Sulfite reductase defines a newly discovered bottleneck for assimilatory sulfate reduction and is essential for growth and development in Arabidopsis thaliana.

The role of sulfite reductase (SiR) in assimilatory reduction of inorganic sulfate to sulfide has long been regarded as insignificant for control of flux in this pathway. Two independent Arabidopsis thaliana T-DNA insertion lines (sir1-1 and sir1-2), each with an insertion in the promoter region of SiR, were isolated. sir1-2 seedlings had 14% SiR transcript levels compared with the wild type and were early seedling lethal. sir1-1 seedlings had 44% SiR transcript levels and were viable but strongly retarded in growth.
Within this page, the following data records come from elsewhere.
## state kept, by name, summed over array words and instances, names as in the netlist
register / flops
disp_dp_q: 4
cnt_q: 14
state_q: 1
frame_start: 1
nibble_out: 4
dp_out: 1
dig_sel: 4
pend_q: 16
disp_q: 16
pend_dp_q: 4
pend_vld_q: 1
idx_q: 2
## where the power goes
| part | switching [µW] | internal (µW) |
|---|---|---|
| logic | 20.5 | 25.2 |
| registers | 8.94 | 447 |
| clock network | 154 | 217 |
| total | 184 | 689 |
--- config.mk ---
export PLATFORM = sky130hd
export DESIGN_NAME = aes_round_controller
export DESIGN_NICKNAME = d
export VERILOG_FILES = /design/src/rtl/aes_round_controller.sv
export SDC_FILE = /design/constraint.sdc
export NUM_CORES = 1
export LEC_CHECK = 0
export ABC_CLOCK_PERIOD_IN_PS = 11300
export CAP_MARGIN = 40
export CORE_AREA = 2 2 356 358
export CTS_CLUSTER_DIAMETER = 120
export DETAILED_ROUTE_END_ITERATION = 7
export DIE_AREA = 0 0 358 360
export DONT_BUFFER_PORTS = 1
export RECOVER_POWER = 100
export SYNTH_ARGS = -nofsm -noshare
export SYNTH_HDL_FRONTEND = slang
export SYNTH_SLANG_ARGS = --single-unit
--- constraint.sdc ---
create_clock -name clk -period 11.3 [get_ports clk]
set_clock_uncertainty 0.1 [all_clocks]
set_input_delay 1.695 -clock clk [delete_from_list [all_inputs] [get_ports clk]]
set_output_delay 1.695 -clock clk [all_outputs]
set_load 0.01 [all_outputs]
### src/rtl/key_event_decoder.sv
//------------------------------------------------------------------------------
// key_event_decoder
//
// Classifies debounced key activity into short-press, long-press, double-click
// and optional auto-repeat events for the front-panel menu logic. The block
// consumes the key_flag/key_state pair from the debounce filter. All timing
// derives from an internal 1 ms tick.
//
// Parameters:
//   TICK_DIV   clocks per 1 ms tick (1..65536)
//   LONG_MS    hold time in ms that qualifies a long press (2..65535)
//   DCLICK_MS  max release-to-second-press gap in ms for a double click (2..65535)
//   REPEAT_MS  auto-repeat period in ms while held after a long press (2..65535)
//
// Ports:
//   Clk           in   system clock
//   Rst_n         in   asynchronous active-low reset
//   key_flag      in   one-cycle strobe: a debounced edge occurred
//   key_state     in   debounced level, valid with key_flag (0 pressed, 1 released)
//   short_press   out  one-cycle pulse: single click completed
//   long_press    out  one-cycle pulse: hold reached LONG_MS
//   double_click  out  one-cycle pulse: second press within DCLICK_MS
//   key_repeat    out  one-cycle pulse every REPEAT_MS during a long hold
//   pressing      out  level: key is in a pressed/held state
//
// Build option:
//   KEY_REPEAT_EN  when defined, HELD issues key_repeat every REPEAT_MS.
//                  When undefined, key_repeat is tied low, the repeat timer
//                  is removed and HELD waits only for release.
//
// Output timing: decisions are taken on the edge that updates the state
// register; every output is registered once more from there, so pulses and
// pressing appear one clock after the state change.
//------------------------------------------------------------------------------
module key_event_decoder #(
  parameter int unsigned TICK_DIV  = 50_000,
  parameter int unsigned LONG_MS   = 1000,
  parameter int unsigned DCLICK_MS = 300,
  parameter int unsigned REPEAT_MS = 200
) (
  input  logic Clk,
  input  logic Rst_n,
  input  logic key_flag,
  input  logic key_state,
  output logic short_press,
  output logic long_press,
  output logic double_click,
  output logic key_repeat,
  output logic pressing
);

  // Terminal counts for the prescaler and the per-state timeouts.
  localparam logic [15:0] TickLast   = 16'(TICK_DIV - 1);
  localparam logic [15:0] LongLast   = 16'(LONG_MS - 1);
  localparam logic [15:0] DclickLast = 16'(DCLICK_MS - 1);
`ifdef KEY_REPEAT_EN
  localparam logic [15:0] RepeatLast = 16'(REPEAT_MS - 1);
`endif

  // One-hot state encoding; any other code is treated as illegal.
  typedef enum logic [4:0] {
    IDLE     = 5'b00001,
    PRESSED  = 5'b00010,
    WAIT2    = 5'b00100,
    PRESSED2 = 5'b01000,
    HELD     = 5'b10000
  } state_e;

  state_e      state_q, state_d;
  logic [15:0] prescaler_q, prescaler_d;
  logic [15:0] msCnt_q, msCnt_d;

  logic        shortEvt_q, shortEvt_d;
  logic        longEvt_q, longEvt_d;
  logic        dclickEvt_q, dclickEvt_d;
`ifdef KEY_REPEAT_EN
  logic        repeatEvt_q, repeatEvt_d;
`endif

  logic        pressEvt;
  logic        releaseEvt;
  logic        tick;
  logic        clearTimer;
  logic        timerRun;
  logic        toLong;
  logic        toDclick;
`ifdef KEY_REPEAT_EN
  logic        toRepeat;
`endif

  // Debounced edge decode: key_state is only meaningful alongside key_flag.
  assign pressEvt   = key_flag & ~key_state;
  assign releaseEvt = key_flag &  key_state;

  // The ms counter holds N-1 during the last tick period of an N ms window,
  // so a timeout lands exactly N*TICK_DIV clocks after state entry.
  assign tick     = (prescaler_q == TickLast);
  assign toLong   = tick && (msCnt_q == LongLast);
  assign toDclick = tick && (msCnt_q == DclickLast);
`ifdef KEY_REPEAT_EN
  assign toRepeat = tick && (msCnt_q == RepeatLast);
`endif

  // IDLE never times out; without auto-repeat neither does HELD, so the
  // timebase is parked at zero there.
`ifdef KEY_REPEAT_EN
  assign timerRun = (state_q != IDLE);
`else
  assign timerRun = (state_q != IDLE) && (state_q != HELD);
`endif

  // Next-state and event decision. Key events are tested before timeouts so
  // a coincident timeout is dropped. Every transition restarts the timebase.
  always_comb begin
    state_d     = state_q;
    clearTimer  = 1'b0;
    shortEvt_d  = 1'b0;
    longEvt_d   = 1'b0;
    dclickEvt_d = 1'b0;
`ifdef KEY_REPEAT_EN
    repeatEvt_d = 1'b0;
`endif
    case (state_q)
      IDLE: begin
        if (pressEvt) begin
          state_d    = PRESSED;
          clearTimer = 1'b1;
        end
      end
      PRESSED: begin
        if (releaseEvt) begin
          state_d    = WAIT2;
          clearTimer = 1'b1;
        end else if (toLong) begin
          longEvt_d  = 1'b1;
          state_d    = HELD;
          clearTimer = 1'b1;
        end
      end
      WAIT2: begin
        if (pressEvt) begin
          state_d    = PRESSED2;
          clearTimer = 1'b1;
        end else if (toDclick) begin
          shortEvt_d = 1'b1;
          state_d    = IDLE;
          clearTimer = 1'b1;
        end
      end
      PRESSED2: begin
        // A long second press still counts as a double click, never a long press.
        if (releaseEvt) begin
          dclickEvt_d = 1'b1;
          state_d     = IDLE;
          clearTimer  = 1'b1;
        end else if (toLong) begin
          dclickEvt_d = 1'b1;
          state_d     = HELD;
          clearTimer  = 1'b1;
        end
      end
      HELD: begin
        if (releaseEvt) begin
          state_d    = IDLE;
          clearTimer = 1'b1;
        end
`ifdef KEY_REPEAT_EN
        else if (toRepeat) begin
          repeatEvt_d = 1'b1;
          clearTimer  = 1'b1;
        end
`endif
      end
      default: begin
        state_d    = IDLE;
        clearTimer = 1'b1;
      end
    endcase
  end

  // Prescaler and ms counter: restart on transitions, advance otherwise.
  // The assertion flags out-of-range configurations in simulation.
  always_comb begin
    assert (TICK_DIV >= 1 && TICK_DIV <= 65536 &&
            LONG_MS >= 2 && LONG_MS <= 65535 &&
            DCLICK_MS >= 2 && DCLICK_MS <= 65535 &&
            REPEAT_MS >= 2 && REPEAT_MS <= 65535);
    prescaler_d = prescaler_q;
    msCnt_d     = msCnt_q;
    if (clearTimer || !timerRun) begin
      prescaler_d = '0;
      msCnt_d     = '0;
    end else if (tick) begin
      prescaler_d = '0;
      msCnt_d     = msCnt_q + 16'd1;
    end else begin
      prescaler_d = prescaler_q + 16'd1;
    end
  end

  // State, timebase and event decision registers.
  always_ff @(posedge Clk or negedge Rst_n) begin
    if (!Rst_n) begin
      state_q     <= IDLE;
      prescaler_q <= '0;
      msCnt_q     <= '0;
      shortEvt_q  <= 1'b0;
      longEvt_q   <= 1'b0;
      dclickEvt_q <= 1'b0;
    end else begin
      state_q     <= state_d;
      prescaler_q <= prescaler_d;
      msCnt_q     <= msCnt_d;
      shortEvt_q  <= shortEvt_d;
      longEvt_q   <= longEvt_d;
      dclickEvt_q <= dclickEvt_d;
    end
  end

  // Output stage: pulses and pressing follow the state register by one clock.
  always_ff @(posedge Clk or negedge Rst_n) begin
    if (!Rst_n) begin
      short_press  <= 1'b0;
      long_press   <= 1'b0;
      double_click <= 1'b0;
      pressing     <= 1'b0;
    end else begin
      short_press  <= shortEvt_q;
      long_press   <= longEvt_q;
      double_click <= dclickEvt_q;
      pressing     <= (state_q == PRESSED) || (state_q == PRESSED2) ||
                      (state_q == HELD);
    end
  end

`ifdef KEY_REPEAT_EN
  // Auto-repeat decision and output registers.
  always_ff @(posedge Clk or negedge Rst_n) begin
    if (!Rst_n) begin
      repeatEvt_q <= 1'b0;
      key_repeat  <= 1'b0;
    end else begin
      repeatEvt_q <= repeatEvt_d;
      key_repeat  <= repeatEvt_q;
    end
  end
`else
  assign key_repeat = 1'b0;
`endif

endmodule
In mature leaves of sir1-1 plants, the levels of SiR transcript, protein, and enzymatic activity ranged between 17 and 28% compared with the wild type. The 28-fold decrease of incorporation of (35)S label into Cys, glutathione, and protein in sir1-1 showed that the decreased activity of SiR generated a severe bottleneck in the assimilatory sulfate reduction pathway. Root sulfate uptake was strongly enhanced, and steady state levels of most of the sulfur-related metabolites, as well as the expression of many primary metabolism genes, were changed in leaves of sir1-1. Hexose and starch contents were decreased, while free amino acids increased. Inorganic carbon, nitrogen, and sulfur composition was also severely altered, demonstrating strong perturbations in metabolism that differed markedly from known sulfate deficiency responses. The results support that SiR is the only gene with this function in the Arabidopsis genome, that optimal activity of SiR is essential for normal growth, and that its downregulation causes severe adaptive reactions of primary and secondary metabolism.